_DATA RECORDS:_
◇ ◇ ◇
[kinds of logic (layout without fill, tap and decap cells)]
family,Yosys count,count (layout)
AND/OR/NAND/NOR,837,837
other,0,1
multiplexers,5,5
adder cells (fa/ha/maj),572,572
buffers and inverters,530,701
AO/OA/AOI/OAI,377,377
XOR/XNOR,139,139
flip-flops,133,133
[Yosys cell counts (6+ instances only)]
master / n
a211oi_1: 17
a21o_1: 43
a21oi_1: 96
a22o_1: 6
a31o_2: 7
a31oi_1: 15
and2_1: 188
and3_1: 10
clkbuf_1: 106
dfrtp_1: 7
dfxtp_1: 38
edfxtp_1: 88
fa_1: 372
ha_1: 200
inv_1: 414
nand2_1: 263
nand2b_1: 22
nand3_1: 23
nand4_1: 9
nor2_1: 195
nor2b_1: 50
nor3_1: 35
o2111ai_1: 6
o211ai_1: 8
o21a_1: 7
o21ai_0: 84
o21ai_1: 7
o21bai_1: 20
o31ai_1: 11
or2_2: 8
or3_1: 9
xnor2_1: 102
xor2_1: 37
◇ ◇ ◇
_WORK TO COMPLETE:_ Set down each line from the line containing "nand2b_1: 22" through the final line of the data, exactly and with nothing added.

_EXERCISE RESPONSE:_
nand2b_1: 22
nand3_1: 23
nand4_1: 9
nor2_1: 195
nor2b_1: 50
nor3_1: 35
o2111ai_1: 6
o211ai_1: 8
o21a_1: 7
o21ai_0: 84
o21ai_1: 7
o21bai_1: 20
o31ai_1: 11
or2_2: 8
or3_1: 9
xnor2_1: 102
xor2_1: 37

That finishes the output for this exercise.